■ Task
Scan the entries below and say how many lines contain "group". Write only the number.

Stored items
⁂

===== src/rtl/or_fault_tester_if.sv =====
// Bus between the OR-gate self-test controller and the fault-injection harness.
// The master side is the tester; the slave side is the harness/display logic.
interface or_fault_tester_if #(
    parameter int N = 4
);
    logic                       start;
    logic                       Z;
    logic [N-1:0]               A;
    logic                       busy;
    logic                       done;
    logic [N-1:0]               sa0_in;
    logic                       sa1_any;
    logic                       z_sa0;
    logic                       fault_detected;
    logic [$clog2(N+3)-1:0]     mismatch_count;

    modport master (
        input  start,
        input  Z,
        output A,
        output busy,
        output done,
        output sa0_in,
        output sa1_any,
        output z_sa0,
        output fault_detected,
        output mismatch_count
    );

    modport slave (
        output start,
        output Z,
        input  A,
        input  busy,
        input  done,
        input  sa0_in,
        input  sa1_any,
        input  z_sa0,
        input  fault_detected,
        input  mismatch_count
    );
endinterface


===== src/rtl/or_fault_tester.sv =====
// Self-test controller for an N-input OR gate. Applies all-zeros, a walking
// one and all-ones, samples Z after SETTLE extra cycles per pattern and
// decodes the per-pattern failures into a stuck-at diagnosis.
module or_fault_tester #(
    parameter int N      = 4,
    parameter int SETTLE = 2
) (
    input  logic               clk,
    input  logic               rst_n,
    or_fault_tester_if.master  bus
);
    localparam int PW = $clog2(N + 2);
    localparam int CW = $clog2(N + 3);
    localparam logic [PW-1:0] LAST_P = PW'(N + 1);

    // NEXT never sits in the state register: its bookkeeping (advance the
    // pattern, clear the wait counter) happens on the sampling edge itself.
    typedef enum logic [1:0] {
        IDLE  = 2'd0,
        APPLY = 2'd1,
        NEXT  = 2'd2,
        DONE  = 2'd3
    } state_t;

    state_t          state_r, state_n;
    logic [PW-1:0]   p_r, p_n;
    logic [3:0]      w_r, w_n;
    logic [N+1:0]    fail_r, fail_n;
    logic [CW-1:0]   cnt_r, cnt_n;
    logic [N-1:0]    a_r, a_n;
    logic            busy_r, busy_n;
    logic            done_r, done_n;
    logic [N-1:0]    sa0_r, sa0_n;
    logic            sa1_r, sa1_n;
    logic            zsa0_r, zsa0_n;
    logic            fd_r, fd_n;
    logic            mismatch_s;

    // Stimulus for pattern index p: 0 -> all zeros, 1..N -> walking one, N+1 -> all ones.
    function automatic logic [N-1:0] pattern_f(input logic [PW-1:0] p);
        logic [N-1:0] one_v;
        one_v = {{(N-1){1'b0}}, 1'b1};
        if (p == {PW{1'b0}}) begin
            pattern_f = {N{1'b0}};
        end else if (p <= PW'(N)) begin
            pattern_f = one_v << (p - PW'(1));
        end else begin
            pattern_f = {N{1'b1}};
        end
    endfunction

    // Ideal Z is 0 only for the all-zeros pattern.
    assign mismatch_s = bus.Z ^ (p_r != {PW{1'b0}});

    // Next-state and next-output logic for the test sequencer.
    always_comb begin
        state_n = state_r;
        p_n     = p_r;
        w_n     = w_r;
        fail_n  = fail_r;
        cnt_n   = cnt_r;
        a_n     = a_r;
        busy_n  = busy_r;
        done_n  = 1'b0;
        sa0_n   = sa0_r;
        sa1_n   = sa1_r;
        zsa0_n  = zsa0_r;
        fd_n    = fd_r;
        case (state_r)
            IDLE: begin
                if (bus.start) begin
                    state_n = APPLY;
                    p_n     = {PW{1'b0}};
                    w_n     = 4'd0;
                    fail_n  = {(N+2){1'b0}};
                    cnt_n   = {CW{1'b0}};
                    a_n     = pattern_f({PW{1'b0}});
                    busy_n  = 1'b1;
                    sa0_n   = {N{1'b0}};
                    sa1_n   = 1'b0;
                    zsa0_n  = 1'b0;
                    fd_n    = 1'b0;
                end else begin
                    state_n = IDLE;
                end
            end
            APPLY: begin
                if (w_r == 4'(SETTLE)) begin
                    if (mismatch_s) begin
                        fail_n[p_r] = 1'b1;
                        cnt_n       = cnt_r + CW'(1);
                    end else begin
                        fail_n = fail_r;
                    end
                    w_n = 4'd0;
                    if (p_r == LAST_P) begin
                        state_n = DONE;
                        a_n     = {N{1'b0}};
                        busy_n  = 1'b0;
                        done_n  = 1'b1;
                        sa1_n   = fail_n[0];
                        zsa0_n  = fail_n[N+1];
                        sa0_n   = fail_n[N:1] & ~{N{fail_n[N+1]}};
                        fd_n    = fail_n[0] | fail_n[N+1] | (|(fail_n[N:1] & ~{N{fail_n[N+1]}}));
                    end else begin
                        state_n = APPLY;
                        p_n     = p_r + PW'(1);
                        a_n     = pattern_f(p_r + PW'(1));
                    end
                end else begin
                    w_n = w_r + 4'd1;
                end
            end
            DONE: begin
                state_n = IDLE;
            end
            NEXT: begin
                state_n = IDLE;
                busy_n  = 1'b0;
                a_n     = {N{1'b0}};
            end
            default: begin
                state_n = IDLE;
                busy_n  = 1'b0;
                a_n     = {N{1'b0}};
            end
        endcase
    end

    // State and output registers, cleared asynchronously by reset.
    always_ff @(posedge clk or negedge rst_n) begin
        if (!rst_n) begin
            state_r <= IDLE;
            p_r     <= {PW{1'b0}};
            w_r     <= 4'd0;
            fail_r  <= {(N+2){1'b0}};
            cnt_r   <= {CW{1'b0}};
            a_r     <= {N{1'b0}};
            busy_r  <= 1'b0;
            done_r  <= 1'b0;
            sa0_r   <= {N{1'b0}};
            sa1_r   <= 1'b0;
            zsa0_r  <= 1'b0;
            fd_r    <= 1'b0;
        end else begin
            state_r <= state_n;
            p_r     <= p_n;
            w_r     <= w_n;
            fail_r  <= fail_n;
            cnt_r   <= cnt_n;
            a_r     <= a_n;
            busy_r  <= busy_n;
            done_r  <= done_n;
            sa0_r   <= sa0_n;
            sa1_r   <= sa1_n;
            zsa0_r  <= zsa0_n;
            fd_r    <= fd_n;
        end
    end

    assign bus.A              = a_r;
    assign bus.busy           = busy_r;
    assign bus.done           = done_r;
    assign bus.sa0_in         = sa0_r;
    assign bus.sa1_any        = sa1_r;
    assign bus.z_sa0          = zsa0_r;
    assign bus.fault_detected = fd_r;
    assign bus.mismatch_count = cnt_r;
endmodule


===== src/flat_wrapper.sv =====
// flat-port wrapper written by rule: the top's interface ports become plain ports
module or_fault_tester_flat 
#(
    parameter int N      = 4,
    parameter int SETTLE = 2
)
  (clk, rst_n, bus_start, bus_Z, bus_A, bus_busy, bus_done, bus_sa0_in, bus_sa1_any, bus_z_sa0, bus_fault_detected, bus_mismatch_count);
  or_fault_tester_if #(.N(N)) bus_i ();
  input  logic clk;
  input  logic rst_n;
  input wire logic [$bits(bus_i.start)-1:0] bus_start;
  input wire logic [$bits(bus_i.Z)-1:0] bus_Z;
  output wire logic [$bits(bus_i.A)-1:0] bus_A;
  output wire logic [$bits(bus_i.busy)-1:0] bus_busy;
  output wire logic [$bits(bus_i.done)-1:0] bus_done;
  output wire logic [$bits(bus_i.sa0_in)-1:0] bus_sa0_in;
  output wire logic [$bits(bus_i.sa1_any)-1:0] bus_sa1_any;
  output wire logic [$bits(bus_i.z_sa0)-1:0] bus_z_sa0;
  output wire logic [$bits(bus_i.fault_detected)-1:0] bus_fault_detected;
  output wire logic [$bits(bus_i.mismatch_count)-1:0] bus_mismatch_count;
  assign bus_i.start = bus_start;
  assign bus_i.Z = bus_Z;
  assign bus_A = bus_i.A;
  assign bus_busy = bus_i.busy;
  assign bus_done = bus_i.done;
  assign bus_sa0_in = bus_i.sa0_in;
  assign bus_sa1_any = bus_i.sa1_any;
  assign bus_z_sa0 = bus_i.z_sa0;
  assign bus_fault_detected = bus_i.fault_detected;
  assign bus_mismatch_count = bus_i.mismatch_count;
  or_fault_tester #(.N(N), .SETTLE(SETTLE)) u_core (.clk(clk), .rst_n(rst_n), .bus(bus_i));
endmodule

===== config.mk =====
export PLATFORM = sky130hd
export DESIGN_NAME = or_fault_tester_flat
export DESIGN_NICKNAME = d
export VERILOG_FILES = /design/src/rtl/or_fault_tester_if.sv /design/src/rtl/or_fault_tester.sv /design/src/flat_wrapper.sv
export SDC_FILE = /design/constraint.sdc
export NUM_CORES = 1
export LEC_CHECK = 0
export CORE_ASPECT_RATIO = 0.8
export CORE_UTILIZATION = 44
export CTS_BUF_LIST = sky130_fd_sc_hd__clkbuf_8 sky130_fd_sc_hd__clkbuf_16
export DETAILED_ROUTE_END_ITERATION = 8
export PLACE_DENSITY = 0.7
export REMOVE_ABC_BUFFERS = 1
export SETUP_SLACK_MARGIN = 0.02
export SLEW_MARGIN = 20
export SYNTH_ARGS = -nofsm -noshare
export SYNTH_HDL_FRONTEND = slang
export SYNTH_SLANG_ARGS = --single-unit

===== constraint.sdc =====
create_clock -name clk -period 2 [get_ports clk]
set_clock_uncertainty 0.15 [all_clocks]
set_input_delay 0.5 -clock clk [delete_from_list [all_inputs] [get_ports clk]]
set_output_delay 0.5 -clock clk [all_outputs]
set_load 0.1 [all_outputs]

Word-level counts from Yosys, hierarchy flattened
Index checks and enable logic that the tools add are counted.
{"block": "totals", "regBits": 31, "inputBits": 4, "wordCells": 98}
{"block": "op_classes", "add_sub_neg": 4, "n_lt_le_gt_ge": 3, "eq_ne": 10, "shifts": 1, "muxes": 47, "bitwise": 6, "n_reduce_logical": 15}
{"operator": "$mux 4", "count": 8}
{"operator": "$mux 6", "count": 5}
{"operator": "$pmux 4 s2", "count": 2}
{"operator": "$reduce_and 4->1", "count": 4}
{"operator": "$mux 1", "count": 15}
{"operator": "$mux 3", "count": 5}
{"operator": "$pmux 3 s2", "count": 2}
{"operator": "$pmux 4 s3", "count": 1}
{"operator": "$pmux 6 s2", "count": 1}
{"operator": "$add 3x1->3 const B", "count": 2}
{"operator": "$ne 2x1->1 const B", "count": 3}
{"operator": "$or 6x6->6", "count": 1}
{"operator": "$pmux 1 s2", "count": 3}
{"operator": "$pmux 2 s3", "count": 1}
{"operator": "$reduce_and 3->1", "count": 2}
{"operator": "$reduce_bool 3->1", "count": 2}
{"operator": "$add 4x1->4 const B", "count": 1}
{"operator": "$and 4x4->4", "count": 1}
{"operator": "$eq 2x2->1 const B", "count": 2}
{"operator": "$eq 4x2->1 const B", "count": 1}
{"operator": "$lt 3x4->1 const B", "count": 1}
{"operator": "$mux 2", "count": 2}
{"operator": "$ne 2x2->1 const B", "count": 2}
{"operator": "$not 4->4", "count": 1}
{"operator": "other kinds (17)", "count": 18}

Longest topological paths before layout
Gate-level depths: netlist of the first run.
{"block": "depth", "depth_word": 15, "depth_mapped": 8, "ltp_nobuf": 6}

Least setup slack after synthesis of the first run
Ideal clock, no wire load.
{"block": "synth_timing", "path_kind": "reg-to-reg", "start": "reg u_core.w_r[0]", "end": "reg u_core.a_r[0], in the netlist u_core.bus.A[0]", "setup_ns": 0.125, "arrival_time_ns": 1.726, "required_ns": 1.725, "slack_ns": -0.001, "path_stages_with_launch": 7, "synth_period_minus_slack_ns": 2.001, "cell_sequence": "dfrtp_1 inv_1 ha_1 or3b_1 buf_6 a221oi_4 mux2_2"}
{"block": "synth_between", "elab_chain_cells": 3}
{"element": "start: declaration", "line_no": "or_fault_tester.sv:27", "source": "logic [3:0] w_r, w_n;"}
{"element": "start signal: assignment", "line_no": "or_fault_tester.sv:148", "source": "w_r <= w_n;"}
{"element": "$eq 4x2->1", "line_no": "or_fault_tester.sv:88", "source": "if (w_r == 4'(SETTLE)) begin"}
{"element": "$ne 2x1->1 (no source line)"}
{"element": "$reduce_and 3->1 (no source line)"}
{"element": "end signal: assignment", "line_no": "or_fault_tester.sv:138", "source": "a_r <= {N{1'b0}};"}
{"element": "end signal: assignment", "line_no": "or_fault_tester.sv:151", "source": "a_r <= a_n;"}
{"element": "end: declaration", "line_no": "or_fault_tester.sv:30", "source": "logic [N-1:0] a_r, a_n;"}
Every way passes these cells.
A chain may end at the register's enable or synchronous reset.

Worst setup path in the final report of the first run
{"block": "layout_timing", "start": "reg u_core.w_r[0]", "end": "reg u_core.p_r[0]"}
{"block": "layout_between", "elab_chain_cells": 3}
{"element": "$eq 4x2->1", "line_no": "or_fault_tester.sv:88"}
{"element": "$ne 2x1->1 (no source line)"}
{"element": "$reduce_and 4->1 (no source line)"}
{"element": "end signal: assignment", "line_no": "or_fault_tester.sv:134", "source": "p_r <= {PW{1'b0}};"}
{"element": "end signal: assignment", "line_no": "or_fault_tester.sv:147", "source": "p_r <= p_n;"}
{"element": "end: declaration", "line_no": "or_fault_tester.sv:26", "source": "logic [PW-1:0] p_r, p_n;"}
Every way passes these cells.

==> results of run 1 <==
==> repair_timing <==
action                                 in CTS  in global routing
pin swaps                                   2                  6
gates resized for setup                    10                 23
setup buffers                               4                  1
setup endpoints to repair                  18                 23
endpoints found under the hold margin       0                  0
==> sequential cells by signal, indices dropped and copies added (netlist names) <==
name / cells
u_core.bus.A: 4
u_core.bus.busy: 1
u_core.bus.done: 1
u_core.bus.fault_detected: 1
u_core.bus.mismatch_count: 3
u_core.bus.sa0_in: 4
u_core.bus.sa1_any: 1
u_core.bus.z_sa0: 1
u_core.fail_r: 6
u_core.p_r: 3
u_core.state_r: 2
u_core.w_r: 4
==> logic make-up (layout without fill, tap and decap cells) <==
logic type / after synthesis / after routing / share of synthesized area
AND/OR/NAND/NOR: 49 / 49 / 0.138
AO/OA/AOI/OAI: 42 / 42 / 0.192
flip-flops: 31 / 31 / 0.475
buffers and inverters: 16 / 62 / 0.0437
adder cells (fa/ha/maj): 10 / 10 / 0.0766
multiplexers: 9 / 9 / 0.0590
XOR/XNOR: 3 / 3 / 0.0161
==> through the flow <==
step	instances	cell area, sq um	hold WS (ns)
5_1_grt	248	2400	0.398
3_3_place_gp	237	2170	0.326
4_1_cts	247	2300	0.373
2_1_floorplan	154	1600	0.0544
3_5_place_dp	237	2170	0.361
6_report	248	2400	0.384
==> path summary, 6_finish.rpt <==
check	startpoint	to	slack, ns	depth (start not counted)
max in group asynchronous	rst_n	u_core.bus.sa0_in[3]	0.94	2
setup reg to reg	u_core.w_r[0]	u_core.p_r[0]	-0.02	7
setup / recovery	u_core.w_r[0]	u_core.p_r[0]	-0.02	7
hold / removal	u_core.fail_r[0]	u_core.fail_r[0]	0.38	2
min in group asynchronous	rst_n	u_core.bus.busy	0.47	2
hold reg to reg	u_core.fail_r[0]	u_core.fail_r[0]	0.38	2
==> cell usage in the layout (no fill, tap or decap), drive strengths merged, types with 2 or more instances in the layout <==
cell,instances
ha,10
and3,2
mux2,5
nor2,11
a31oi,6
nor3,3
nor2b,2
buf,43
o21ai,6
o2bb2ai,7
nand2,21
clkbuf,5
mux2i,4
o31ai,4
dfrtp,31
xor2,2
a21oi,10
inv,11
nand3,3
clkdlybuf4s50,3
==> layout make-up <==
class	count	area share
Multi-Input combinational cell	113	0.367
Sequential cell	31	0.324
Timing Repair Buffer	46	0.242
Clock buffer	5	0.0287
Tap cell	42	0.0219
Inverter	10	0.0157
Clock inverter	1	0.00157
==> routing by layer <==
| layer | GRT usage | vias up |
|---|---|---|
| li1 | - | 662 |
| met1 | 0.303 | 715 |
| met2 | 0.379 | 40 |
| met3 | 0.0539 | 5 |
| met4 | 0.117 | 0 |
| met5 | 0 | - |
==> worst max-delay path: cells and delay by family, from the launching register on <==
family,cells,cell delay [ns]
DFF,1,0.37
AOI/OAI and AO/OA,1,0.25
and+or+nand+nor,2,0.52
buffers and inverters,2,0.21
muxes,1,0.27
adders and majority gates,1,0.14
==> impl_metrics.json, run 1 <==
{
  "cp_cell_sequence": "inv_1 -> ha_1 -> or3b_4 -> buf_6 -> a21oi_4 -> nand2_2 -> mux2_4",
  "fp.dieH_um": 56.5,
  "fin_nets": 221,
  "slew_headroom": 0.675,
  "grt_overflow": 0,
  "worstSetupStartpointType": "register",
  "ys_warn_count": 0,
  "rsz0062_at_grt": "yes",
  "clkTransAtPathRegs_ns": 0.06,
  "worst_pin_slew_ns": 0.487,
  "multi_input_area_sq_um": 880,
  "finalSetupTns_ns": -0.0211,
  "met3_wirelength_um": 198,
  "maxSlewViolCount": 0,
  "clock-root-buffer": "clkbuf_8",
  "wl_met1_mm": 1.81,
  "grt.total_usage": 0.237,
  "layout-drive-gt1-share": 0.345,
  "avgRoutedWirePerCell_um": 16.4,
  "worstSetupEndpointType": "register",
  "yosysMostFrequentCell": "dfrtp_1",
  "clock_sinks": 31,
  "max_cap_viol_count": 0,
  "max_freq_mhz": 495,
  "gp_congestion": 0.840,
  "setup_viol": 1,
  "postCtsHoldBufs": 0,
  "synthArstFlopShare": 1.00,
  "grt_max_degree": 32,
  "ys_types": 39,
  "hold_class": "reg -> reg",
  "finalWorstSetupSlack_ns": -0.0211,
  "antenna_found_initial": 0,
  "core-area_sq_mm": 0.00349,
  "avgSynthCellArea_sq_um": 10.2,
  "grt_pass1_wl_mm": 7.05,
  "wl_met2_mm": 2.00,
  "postLayoutCoreUtil": 0.686,
  "synth.area.top_cells": "dfrtp_1 48%, ha_1 7.7%, nand2_1 4.8%",
  "die_w_um": 70.1,
  "top_layer": "met4",
  "clock_path_buffers": 2,
  "cp_slowest_cell": "or3b_4",
  "violations": "setup timing",
  "syn-cell-area_sq_mm": 0.00163,
  "netlist.area_leader.share": 0.475,
  "nFillCells": 241,
  "finalCritPeriodShare": 1.01,
  "place_ws_ns": -0.125,
  "insertion_delay_ns": 0.28,
  "wl_mm": 4.08,
  "synth_area_leader_cell": "dfrtp_1",
  "syn_inst": 160,
  "synth_edf_count": 0,
  "h-tree-depth": 2,
  "vias": 1422,
  "seq_area_frac_synth": 0.475,
  "fin_crit_ns": 2.02,
  "cts_buffers": 5,
  "n_antenna_cell": 0,
  "cts_tree": "yes",
  "synth_ff_type": "dfrtp_1",
  "status": "complete, but fails checks",
  "num_rows": 19,
  "max_stage_delay_ns": 0.42,
  "io_buffers": 19,
  "ios": 20,
  "grt_pass1_vias": 1447,
  "ys_seq_elements": 31,
  "synthTopCellsByCount": "31 x dfrtp_1, 21 x nand2_1, 11 x nor2_1, 10 x ha_1, 10 x inv_1",
  "drt_iter0_drc": 77,
  "dp.final_hpwl_mm": 2.90,
  "seqCellArea_sq_um": 776,
  "drcViolationCount": 0,
  "drt_pass1_iterations": 4,
  "required_ns": 2.01,
  "vias_per_cell": 5.73,
  "finalHoldViolCount": 0,
  "die_area_sq_mm": 0.00396,
  "crit_fanout": 5,
  "crit_type": "reg -> reg",
  "ant_nets": 0,
  "start_util": 0.467,
  "arrival_ns": 2.04,
  "synthToLayoutAreaGrowth_pct": 46.8
}
Power of run 1 is not shown: default switching activity piles up to over one toggle a cycle in this logic, so the estimate is an artifact.
==> run 2: changes to the inputs <==
- CTS_BUF_LIST: sky130_fd_sc_hd__clkbuf_8 sky130_fd_sc_hd__clkbuf_16 -> sky130_fd_sc_hd__clkbuf_4 sky130_fd_sc_hd__clkbuf_8
==> impl_metrics.json, run 2 (synthesis results as in run 1) <==
{
  "worst_pin_slew_ns": 0.481,
  "insertion_delay_ns": 0.28,
  "startpoint": "u_core.w_r[0]",
  "crit_fanout": 5,
  "layout_commonest_cell": "dfrtp_1",
  "cts_buffers": 5,
  "worstReg2RegStart": "u_core.w_r[0]",
  "status": "complete, but fails checks",
  "gp_congestion": 0.840,
  "fin_nets": 220,
  "r2r-end": "u_core.p_r[0]",
  "clkTransAtPathRegs_ns": 0.06,
  "wl_mm": 4.09,
  "die_w_um": 70.1,
  "cts_tree": "yes",
  "worstSetupEndpointType": "register",
  "slew_headroom": 0.680,
  "avgRoutedWirePerCell_um": 16.6,
  "arrival_ns": 2.04,
  "violations": "setup timing",
  "clock-root-buffer": "clkbuf_8",
  "vias_per_cell": 5.68,
  "placed_cells": 237,
  "dp.final_hpwl_mm": 2.90,
  "start_util": 0.467,
  "ant_nets": 0,
  "drt_iter0_drc": 81,
  "max_freq_mhz": 495,
  "worstSetupStartpointType": "register",
  "drt_pass1_iterations": 4,
  "num_rows": 19,
  "finalSetupTns_ns": -0.0209,
  "grt_pass1_wl_mm": 7.02,
  "finalCritPeriodShare": 1.01,
  "ios": 20,
  "r2r_slack_ns": -0.02,
  "clock_path_buffers": 2,
  "required_ns": 2.01,
  "n_antenna_cell": 0,
  "cp-endpoint": "u_core.p_r[0]",
  "setup_viol": 1,
  "fp.dieH_um": 56.5,
  "fin_area_sq_mm": 0.00239,
  "ff2ff_path_depth": 7,
  "top_register": "u_core.fail_r",
  "grt_max_degree": 32,
  "vias": 1404,
  "nFillCells": 243,
  "drcViolationCount": 0,
  "fin_crit_ns": 2.02,
  "largest_reg_flops": 6,
  "die_area_sq_mm": 0.00396,
  "finalNonFillerCells": 247,
  "grt_overflow": 0,
  "finalWorstSetupSlack_ns": -0.0209,
  "layout-drive-gt1-share": 0.346,
  "grt.total_usage": 0.236,
  "clock_sinks": 31,
  "finalHoldViolCount": 0,
  "place_area_sq_mm": 0.00217,
  "layout_common_cells": "31 x dfrtp_1, 19 x buf_4, 17 x nand2_1",
  "crit_type": "reg -> reg",
  "hold_class": "reg -> reg",
  "rsz0062_at_grt": "yes",
  "core-area_sq_mm": 0.00349,
  "max_cap_viol_count": 0,
  "maxSlewViolCount": 0,
  "grt_pass1_vias": 1441,
  "antenna_found_initial": 0,
  "synthToLayoutAreaGrowth_pct": 46.6,
  "h-tree-depth": 2,
  "io_buffers": 19,
  "whs_ns": 0.384
}
## run 2: cell types whose count changed in the layout (fill, tap and decap cells not counted)
cell / change
clkbuf_4: +1
inv_1: -1
buf_4: -1
## run 2: how the worst min path moves through the flow
stage / start / cells past startpoint / slack [ns] / end
after CTS: u_core.fail_r[0] / 2 / 0.37 / u_core.fail_r[0]
after detailed placement: u_core.fail_r[0] / 2 / 0.36 / u_core.fail_r[0]
final: u_core.fail_r[0] / 2 / 0.38 / u_core.fail_r[0]
after floorplan: rst_n / 0 / 0.05 / u_core.bus.A[0]
after global routing: u_core.w_r[3] / 1 / 0.40 / u_core.w_r[3]
after global placement: u_core.w_r[3] / 1 / 0.33 / u_core.w_r[3]
## run 2: metrics by stage
stage                     setup WS, ns   util
after floorplan                 -0.292      -
after CTS                    -0.000806  0.659
final                          -0.0209  0.685
after global routing           -0.0722  0.685
after global placement         -0.0653  0.620
after detailed placement        -0.125  0.620
## run 2: repair_timing
action	in CTS	in global routing
pin swaps	2	6
buffers inserted	4	0
setup endpoints to repair	18	23
gates resized for setup	10	23
hold buffers	0	0
## run 2: critical path, cell delays in order, from the launching register on
cell     delay [ns]
dfrtp_1        0.37
inv_1          0.06
ha_1           0.14
or3b_4         0.42
buf_6          0.14
a21oi_4        0.25
nand2_2        0.10
mux2_4         0.27
## run 2: area by class of cell
cell class	count	area (sq um)	share of cell area
Tap cell	42	52.6	0.0220
Inverter	10	37.5	0.0157
Timing Repair Buffer	45	572	0.239
Sequential cell	31	776	0.324
Multi-Input combinational cell	113	880	0.367
Clock buffer	6	76.3	0.0319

⁂

■ Result for this exercise
2